Performance of sectors YTD
Source: FE Analytics
The latter reflects the changing attitudes to more environmental awareness socially and general reliance on technology.
Rayner said these “new economy” sectors have held up better before, during and after the Covid-19 sell-off.
By contrast the oil and banking sectors have been some of the worst performers this year, all exacerbated by the significant impact Covid-19 has had on markets.
Even the recovery from Covid-19 is a source of polarisation, the multi-asset manager noted.
“There is also increasing divergence regionally, particularly so more recently, as the east emerges in better economic shape from lockdown,” Rayner said, as western developed markets face the prospect of a “double dip” recession rather than the V-shaped recovery they had expected.
He added: “Whatever the precise letter-shaped outcome, it seems increasingly likely that we will see multi-speed economic recoveries, leaving behind the more synchronised experience of the highly globalised years.”
Having recoveries occurring at different rates compounds the economic polarisation even further Rayner said, since not only will the economic performance and recovery be different but also monetary policy regimes.
During the past few months’ economies have seen vast amounts of fiscal and monetary stimulus applied to help alleviate some of the financial impact of Covid-19.
The disjointed economic recoveries and stimulus could have an impact on asset classes, Rayner said.
“Asset classes will likely move in less of a lockstep manner, as correlations fall and diversification potential increases. Similarly, investors will likely be rewarded for being more discerning,” the Premier Miton manager explained.

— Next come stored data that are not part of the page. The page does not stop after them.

## config.mk

```make
export PLATFORM = sky130hd
export DESIGN_NAME = chacha_block_sequencer
export DESIGN_NICKNAME = d
export VERILOG_FILES = /design/src/rtl/chacha_pkg.sv /design/src/rtl/chacha_state_builder.sv /design/src/rtl/chacha_block_sequencer.sv
export SDC_FILE = /design/constraint.sdc
export NUM_CORES = 2
export LEC_CHECK = 0
export ABC_CLOCK_PERIOD_IN_PS = 7000
export BUFFER_PORTS_ARGS = -buffer_cell sky130_fd_sc_hd__buf_2
export CAP_MARGIN = 20
export CORE_AREA = 3 3 769 771
export CTS_BUF_LIST = sky130_fd_sc_hd__clkbuf_8
export DETAILED_ROUTE_END_ITERATION = 10
export DIE_AREA = 0 0 772 774
export HOLD_SLACK_MARGIN = 0.08
export PLACE_DENSITY_LB_ADDON = 0.25
export SLEW_MARGIN = 10
export SYNTH_ARGS = -nofsm -noshare
export SYNTH_HDL_FRONTEND = slang
export SYNTH_SLANG_ARGS = --single-unit
```

## constraint.sdc

```tcl
create_clock -name clk -period 7 [get_ports clk]
set_input_delay 0.7 -clock clk [delete_from_list [all_inputs] [get_ports clk]]
set_output_delay 0.7 -clock clk [all_outputs]
set_load 0.05 [all_outputs]
```

## src/rtl/chacha_pkg.sv

```systemverilog
// chacha_pkg: shared ChaCha20 word/matrix types, sigma constants and sequencer states.
package chacha_pkg;
    typedef logic [31:0] word_t;
    typedef word_t [3:0][3:0] matrix_t;
    localparam word_t SIGMA0 = 32'h6170_7865;
    localparam word_t SIGMA1 = 32'h3320_646e;
    localparam word_t SIGMA2 = 32'h7962_2d32;
    localparam word_t SIGMA3 = 32'h6b20_6574;
    typedef enum logic [1:0] {IDLE, START, WAIT, OUT} state_t;
endpackage

```

## src/rtl/chacha_state_builder.sv

```systemverilog
// chacha_state_builder: combinational key/nonce/counter to ChaCha20 initial matrix (word [r][c] at bits 32*(4r+c)).
module chacha_state_builder
    import chacha_pkg::*;
(
    input  logic [255:0] key,
    input  logic [95:0]  nonce,
    input  logic [31:0]  ctr,
    output logic [511:0] state
);
    matrix_t m;
    assign m[0] = {SIGMA3, SIGMA2, SIGMA1, SIGMA0};
    assign m[1] = key[127:0];
    assign m[2] = key[255:128];
    assign m[3] = {nonce, ctr};
    assign state = m;
endmodule

```

## src/rtl/chacha_block_sequencer.sv

```systemverilog
// chacha_block_sequencer: runs the ChaCha20 core once per block and buffers keystream downstream.
// CHACHA_POLY_KEYGEN_EN adds a leading counter-0 block whose rows 0-1 appear on otk.
module chacha_block_sequencer
    import chacha_pkg::*;
#(
    parameter int NBLK_W       = 16,
    parameter int CORE_TIMEOUT = 1023
) (
    input  logic              clk,
    input  logic              rst_n,
    input  logic              req_valid,
    output logic              req_ready,
    input  logic [255:0]      req_key,
    input  logic [95:0]       req_nonce,
    input  logic [31:0]       req_ctr,
    input  logic [NBLK_W-1:0] req_nblk,
    output logic              core_set,
    output logic [511:0]      core_state,
    input  logic              core_ready,
    input  logic [511:0]      core_block,
    output logic              ks_valid,
    input  logic              ks_ready,
    output logic [511:0]      ks_block,
    output logic [31:0]       ks_ctr,
    output logic              ks_last,
`ifdef CHACHA_POLY_KEYGEN_EN
    output logic [255:0]      otk,
    output logic              otk_valid,
`endif
    output logic              done,
    output logic [1:0]        err
);
    localparam int TW = $clog2(CORE_TIMEOUT + 1);

    state_t st, nx;
    logic [255:0] key_r;
    logic [95:0] nonce_r;
    word_t ctr_r, b_ctr;
    logic [NBLK_W-1:0] rem;
    logic [TW-1:0] tcnt;
    logic [511:0] mat;
    logic accept, hs, timeout, fin, wrap, kg_hit;

    assign accept    = st == IDLE && req_valid;
    assign hs        = st == OUT && ks_ready;
    assign timeout   = st == WAIT && !core_ready && tcnt == TW'(CORE_TIMEOUT - 1);
    assign fin       = hs && rem == NBLK_W'(1);
    assign wrap      = hs && !fin && ctr_r == 32'hFFFF_FFFF;
    assign req_ready = st == IDLE;
    assign core_set  = st == START;
    assign ks_valid  = st == OUT;
    assign ks_last   = ks_valid && rem == NBLK_W'(1);

`ifdef CHACHA_POLY_KEYGEN_EN
    logic otk_pend;
    assign kg_hit = st == WAIT && core_ready && otk_pend;
    assign b_ctr  = st == IDLE ? 32'd0 : (st == OUT ? ctr_r + 32'd1 : ctr_r);
    always_ff @(posedge clk or negedge rst_n) begin
        if (!rst_n) begin
            otk       <= '0;
            otk_valid <= 1'b0;
            otk_pend  <= 1'b0;
        end else begin
            otk_valid <= kg_hit;
            if (accept) otk_pend <= 1'b1;
            if (kg_hit) begin
                otk_pend <= 1'b0;
                otk      <= core_block[255:0];
            end
        end
    end
`else
    assign kg_hit = 1'b0;
    assign b_ctr  = st == IDLE ? req_ctr : ctr_r + 32'd1;
`endif

    chacha_state_builder u_build (
        .key   (st == IDLE ? req_key : key_r),
        .nonce (st == IDLE ? req_nonce : nonce_r),
        .ctr   (b_ctr),
        .state (mat)
    );

    always_ff @(posedge clk or negedge rst_n) begin
        if (!rst_n) st <= IDLE;
        else st <= nx;
    end

    always_comb begin
        nx = st;
        unique case (st)
            IDLE:    nx = accept && req_nblk != '0 ? START : IDLE;
            START:   nx = WAIT;
            WAIT:    nx = core_ready ? (kg_hit ? START : OUT) : (timeout ? IDLE : WAIT);
            OUT:     nx = hs ? (fin || wrap ? IDLE : START) : OUT;
            default: nx = IDLE;
        endcase
    end

    always_ff @(posedge clk or negedge rst_n) begin
        if (!rst_n) begin
            key_r      <= '0;
            nonce_r    <= '0;
            ctr_r      <= '0;
            rem        <= '0;
            tcnt       <= '0;
            core_state <= '0;
            ks_block   <= '0;
            ks_ctr     <= '0;
            done       <= 1'b0;
            err        <= '0;
        end else begin
            done <= (accept && req_nblk == '0) || timeout || fin || wrap;
            if (accept) begin
                key_r   <= req_key;
                nonce_r <= req_nonce;
                ctr_r   <= req_ctr;
                rem     <= req_nblk;
                err     <= '0;
            end
            // core_state only moves on entry to START, so it is steady while the core runs
            if (nx == START && st != START) core_state <= mat;
            tcnt <= st == WAIT ? tcnt + 1'b1 : '0;
            if (st == WAIT && core_ready && !kg_hit) begin
                ks_block <= core_block;
                ks_ctr   <= ctr_r;
            end
            if (timeout) err[1] <= 1'b1;
            if (wrap) err[0] <= 1'b1;
            if (hs) begin
                rem   <= rem - 1'b1;
                ctr_r <= ctr_r + 32'd1;
            end
        end
    end
endmodule

```

======== Yosys cells after proc, flatten, opt, wreduce, memory -nomap -nowiden ========
Index checks and enable logic that the tools add are counted.
word-level totals
  bits in registers ....................... 1399
  logic and storage cells ................. 64
  bits of input ports ..................... 917
operators by class
  $add $sub $neg .......................... 3
  reductions and logical operators ........ 24
  eq/ne operators ......................... 8
  multiplexer cells ....................... 17
operators with widths
  operator                                                                count
  256-bit 2-to-1 mux                                                      1
  32-bit 2-to-1 mux                                                       3
  96-bit 2-to-1 mux                                                       1
  32-bit by 1-bit adder with 32-bit output, second input constant         1
  32-bit equality test, second input constant                             1
  16-bit 2-to-1 mux                                                       2
  16-bit by 1-bit equality test with 1-bit output, second input constant  1
  16-bit zero test                                                        1
  16-bit nonzero test                                                     1
  16-bit by 1-bit subtractor with 16-bit output, second input constant    1
  1-bit logical AND                                                       12
  10-bit by 1-bit adder with 10-bit output, second input constant         1
  10-bit equality test, second input constant                             1
  10-bit 2-to-1 mux                                                       1
  2-bit 2-to-1 mux                                                        4
  2-bit one-hot mux with 4 select lines                                   1
  2-bit nonzero test                                                      3
  2-bit by 1-bit equality test with 1-bit output, second input constant   2
  2-bit equality test, second input constant                              2
  1-bit logical OR                                                        4
  1-bit 2-to-1 mux                                                        4
  1-bit zero test                                                         2
  2-bit zero test                                                         1
  2-bit by 1-bit != test with 1-bit output, second input constant         1

======== Logic depth before layout (Yosys ltp) ========
  depth in word-level cells ............... 12
  depth in mapped cells ................... 12

======== By module ========
Synthesis repeated with hierarchy kept, for this count alone.
unflattened totals
  cell total of the unflattened synthesis .. 7151
  area total of the unflattened synthesis .. 67237.0 um^2
by module, submodules not included
  module                  times used  area an instance (um^2)  cells an instance
  chacha_block_sequencer  1           63385.8                  6637
  chacha_state_builder    1           3851.2                   514

======== Worst setup path before layout ========
OpenSTA, ideal clock, no wires.
  path kind ............................... reg-to-output
  start ................................... register st[1]
  end ..................................... output port req_ready
  path slack .............................. 4378 ps
  stages on the path, launching flop included .. 7
  buffers on the path ..................... 4
  required time ........................... 6300 ps
  data arrival time ....................... 1922 ps
  path through ............................ dfrtp_1 or2_1 clkbuf_8 inv_2 buf_2 clkbuf_1 clkbuf_1
between the ends
  word-level cells in the longest chain between the ends .. 1
ends and longest elaborated chain
  what                    line                          source
  start, declared         chacha_block_sequencer.sv:35  state_t st, nx;
  start signal, assigned  chacha_block_sequencer.sv:86  else st <= nx;
  2-bit zero test         chacha_block_sequencer.sv:49  assign req_ready = st == IDLE;
  end, declared           chacha_block_sequencer.sv:12  output logic req_ready,
No other way between the ends.

======== Worst setup path after layout ========
  start ................................... register st[1]
  end ..................................... register core_state[370]
between the ends
  word-level cells in the longest chain between the ends .. 12
  elaborated cells between the ends (all ways) .. 24
  classes of those cells .................. 5 x eq/ne; 7 x mux; 12 x reduce/logical
ends and longest elaborated chain
  what                                            line                                                        source
  2-bit equality test                             chacha_block_sequencer.sv:45, chacha_block_sequencer.sv:91
  1-bit logical AND                               chacha_block_sequencer.sv:45                                assign hs = st == OUT && ks_ready;
  1-bit logical AND                               chacha_block_sequencer.sv:47                                assign fin = hs && rem == NBLK_W'(1);
  1-bit zero test                                 chacha_block_sequencer.sv:48                                assign wrap = hs && !fin && ctr_r == 32'hFFFF_FFFF;
  1-bit logical AND (2 in series)                 chacha_block_sequencer.sv:48
  1-bit logical OR                                chacha_block_sequencer.sv:95                                OUT: nx = hs ? (fin || wrap ? IDLE : START) : OUT;
  1-bit 2-to-1 mux                                chacha_block_sequencer.sv:95
  2-bit 2-to-1 mux                                chacha_block_sequencer.sv:95
  2-bit one-hot mux with 4 select lines           chacha_block_sequencer.sv:91                                unique case (st)
  2-bit by 1-bit equality test with 1-bit output  chacha_block_sequencer.sv:122                               if (nx == START && st != START) core_state <= mat;
  1-bit logical AND                               chacha_block_sequencer.sv:122
  end signal, assigned                            chacha_block_sequencer.sv:122
  end, declared                                   chacha_block_sequencer.sv:18                                output logic [511:0] core_state,
Parallel ways exist; a longest one is shown, timed or not.
A chain may end at the register's enable or synchronous reset.

==> run summary <==
Outcome: completed
CP most frequent cell: buf_12
Gr usage total: 12.34%
Hold_buf cts: 917
Worst path slowest cell: buf_4
Area growth syn-to-layout: 59.69%
Clock Tree Buf Depth: 4
# resized after CTS: 0
DP Wirelength: 310,400 um
# Post-CTS Setup Buffers: 0
Synth Warn #: 0
Synth Flop Type: dfrtp_1
Layout cells sized above 1: 35.86%
Average wire per standard cell: 23.76 um
Slew headroom: 29.94%
Setup CP Type: flop to flop
Met3 WL: 38,350 um
Root Buffer: clkbuf_8
Via density per instance: 3.174
Leak: 0.03985 uW
Critical Path RT: 7940 ps
Internal power: 22,230 uW
CP cell instances: or2_4, inv_8, and2_4, nand2_1, o21ai_4, buf_12, buf_12, buf_4, nor2_1, a31oi_1
Initial Util: 9.469%
H-tree depth: 5
Sink Count: 1,344
Uppermost layer routed: met5
Die ar.: 0.5975 sq mm
Critical path buffer and inverter count: 4
Cells after Synth: 5,306
Site row count: 281
Placed inst area: 0.07333 sq mm
Switching pwr: 25,890 uW
Total CTS buffers: 292
1st-iter DRT viols: 3,036
Reg2Reg Setup Slack: 2520 ps
Slowest stage delay, CP: 640 ps
Worst clock skew: 92.80 ps
ANT nets after route: 0
Fmax: 223.1 MHz
Worst hold path class: input port to flop
GRT overflow: 0
Flops & latches, synth: 1,344
Vert. Die Dim: 774 um
IO Count: 1,980
Wire length on met1: 149,400 um
Crit path max fanout: 112
Tightest Pin Transition: 1041 ps
Wire length on met2: 181,100 um
Initial antenna violation count: 213
Final Hold Viols: 0
Number of synthesized flops with an enable pin: 0
RSZ-0062 raised after global routing: false
First-pass GRT wire length: 506,100 um
Mapped cell area: 0.05540 sq mm
Gpl congestion: 0.9208
Max-slew violation count: 0
CP delay by family, top: buffers and inverters
TNS Setup: 0 ps
Via Count: 51,410
Setup Viol. Count Final: 0
Tmin final: 4483 ps
Distinct cell type count after synthesis: 68
Final wirelength: 384,800 um
Comb pwr share: 51.8%
Crit path DAT: 5420 ps
Register share of total power: 29.8%
Die extent in x: 772 um
Max-cap violation count: 0
Clock share of power: 18.4%
CP endpoint kind: flop
Largest net degree at the start of global routing: 138
Number of global-route vias before repair: 52,850
PwrDens: 543.9 mW/mm^2
Post-synthesis sequential area ratio: 60.71%
Pre-Repair DR Iteration Count: 5
Fin crit share: 64.04%
Cell area after layout: 0.08846 sq mm
TritonCTS clock tree: done
Layout Nets: 9,022
Worst VDD drop: 293.9 uV
Clock slew at reported path FFs: 50 ps
Switch share: 53.80%
Mean post-synth cell area: 10.44 sq um
Residual DRC count: 0
IO Port Bufs: 1,907
Clk_lat worst skew: 1110 ps
Post-synth ARST share: 100.0%
Core Region: 0.5850 sq mm
CP Launch Type: flop
==> layout make-up <==
type | instances | area [sq um]
fillers | 66740 | 496600
flip-flops and latches | 1344 | 33630
multi-input cells | 3558 | 19560
repair buffers | 2895 | 19550
well taps | 7782 | 9737
clock buffers | 345 | 4748
clock inverters | 135 | 863.3
diodes | 128 | 320.3
inverters | 9 | 41.29
==> worst paths after layout <==
path / start / end / cells past startpoint
min in group asynchronous: rst_n / core_state[441] / 3
max in group asynchronous: rst_n / core_state[299] / 5
worst min register to register: nonce_r[2] / nonce_r[2] / 2
worst max-delay path: st[1] / core_state[370] / 10
worst min-delay path: core_block[426] / ks_block[426] / 3
worst max register to register: st[1] / core_state[370] / 10
==> flip-flops by register name, summed over array words and instances (netlist names) <==
name,cells
ks_block,512
core_state,385
key_r,256
nonce_r,96
ctr_r,32
ks_ctr,32
rem,16
tcnt,10
err,2
st,2
done,1
==> logic make-up after synthesis <==
family / share of synthesized area [%]
other: 0.006769
muxes: 11.68
AOI/OAI and AO/OA: 5.520
DFF: 60.71
and+or+nand+nor: 16.91
buffers and inverters: 4.506
adders and majority gates: 0.1129
xor gates and xnor gates: 0.5534
==> power by group through the flow <==
stage | logic [uW] | clock network, uW | registers, uW
after floorplan | 6890 | 0 | 23000
after global placement | 24900 | 0 | 14500
after detailed placement | 24900 | 0 | 14500
after CTS | 25500 | 9330 | 14400
after global routing | 26500 | 9620 | 14800
final | 24900 | 8850 | 14300
==> synthesized netlist by cell type, types with 10 or more instances <==
cell type | count | share of area, %
a221o_1 | 10 | 0.18
clkbuf_1 | 227 | 1.5
o21ai_0 | 60 | 0.54
o311ai_0 | 10 | 0.16
mux2_2 | 573 | 12
xnor2_1 | 24 | 0.38
nor2_1 | 399 | 2.7
nor3_1 | 16 | 0.14
nand3_1 | 21 | 0.19
buf_4 | 142 | 1.9
a31oi_1 | 356 | 4.0
nand4_1 | 10 | 0.11
a21oi_1 | 14 | 0.13
buf_2 | 84 | 0.76
nand2_1 | 1860 | 13
xor2_1 | 11 | 0.17
and3_1 | 14 | 0.16
nor4_1 | 18 | 0.20
dfrtp_1 | 1344 | 61
==> layout by cell type, fill, tap and decap left out, drive strengths merged, types with 5 or more instances in the layout <==
cell type,synthesis,final
nor3b,5,5
mux2,573,573
inv,9,114
o21ai,62,62
a22oi,5,5
nor4,22,22
clkinv,0,25
clkbuf,232,346
nand4,11,11
buf,233,1978
a21oi,14,14
xnor2,24,24
nand2,1861,1861
nor3,17,17
conb,1,72
nor2,399,399
dfrtp,1344,1344
and3,18,18
o311ai,10,10
ha,5,5
nand3,22,22
and4,7,7
and2,7,7
diode,0,128
o211ai,6,6
a31oi,356,356
xor2,11,11
a221o,11,11
dlygate4sd3,0,916
==> metrics by stage <==
step | hold slack (ps) | setup WS [ps] | cells | utilization (%) | total power (uW)
2_1_floorplan | 404.4 | 4378 | 5377 | - | 29860
3_3_place_gp | 457.8 | 2653 | 14670 | 12.53 | 39410
3_5_place_dp | 461.6 | 2572 | 14670 | 12.53 | 39410
4_1_cts | 85.50 | 2561 | 16070 | 15.06 | 49230
5_1_grt | 173.9 | 2246 | 16130 | 15.09 | 50980
6_report | 364.6 | 2517 | 16200 | 15.12 | 48120
==> worst reg2reg max path, cell delays in order (launching register included) <==
cell	delay, ps
dfrtp_1	470
or2_4	470
inv_8	420
and2_4	700
nand2_1	240
o21ai_4	130
buf_12	250
buf_12	620
buf_4	820
nor2_1	140
a31oi_1	160
==> layer usage <==
layer	vias to the layer above	GRT usage, %
li1	23170	-
met1	25490	14.07
met2	1997	20.48
met3	611	5.295
met4	138	4.365
met5	-	0
Note: power is estimated with default switching activity, not from simulation.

“Going forward, a key question around polarisation from a multi-dimensional perspective is whether or not a material fiscal stimulus emerges from the US.
“The degree to which this will happen will become more apparent as the mists of uncertainty around the election clear.”
He continued: “Of course, it isn’t just quantity, it’s also quality, for example would a fiscal stimulus tackle inequality and improve productivity, or would it be very political and inefficient?”
But with many questions remaining, Rayner said the team won’t be positioning for material US fiscal stimulus just yet.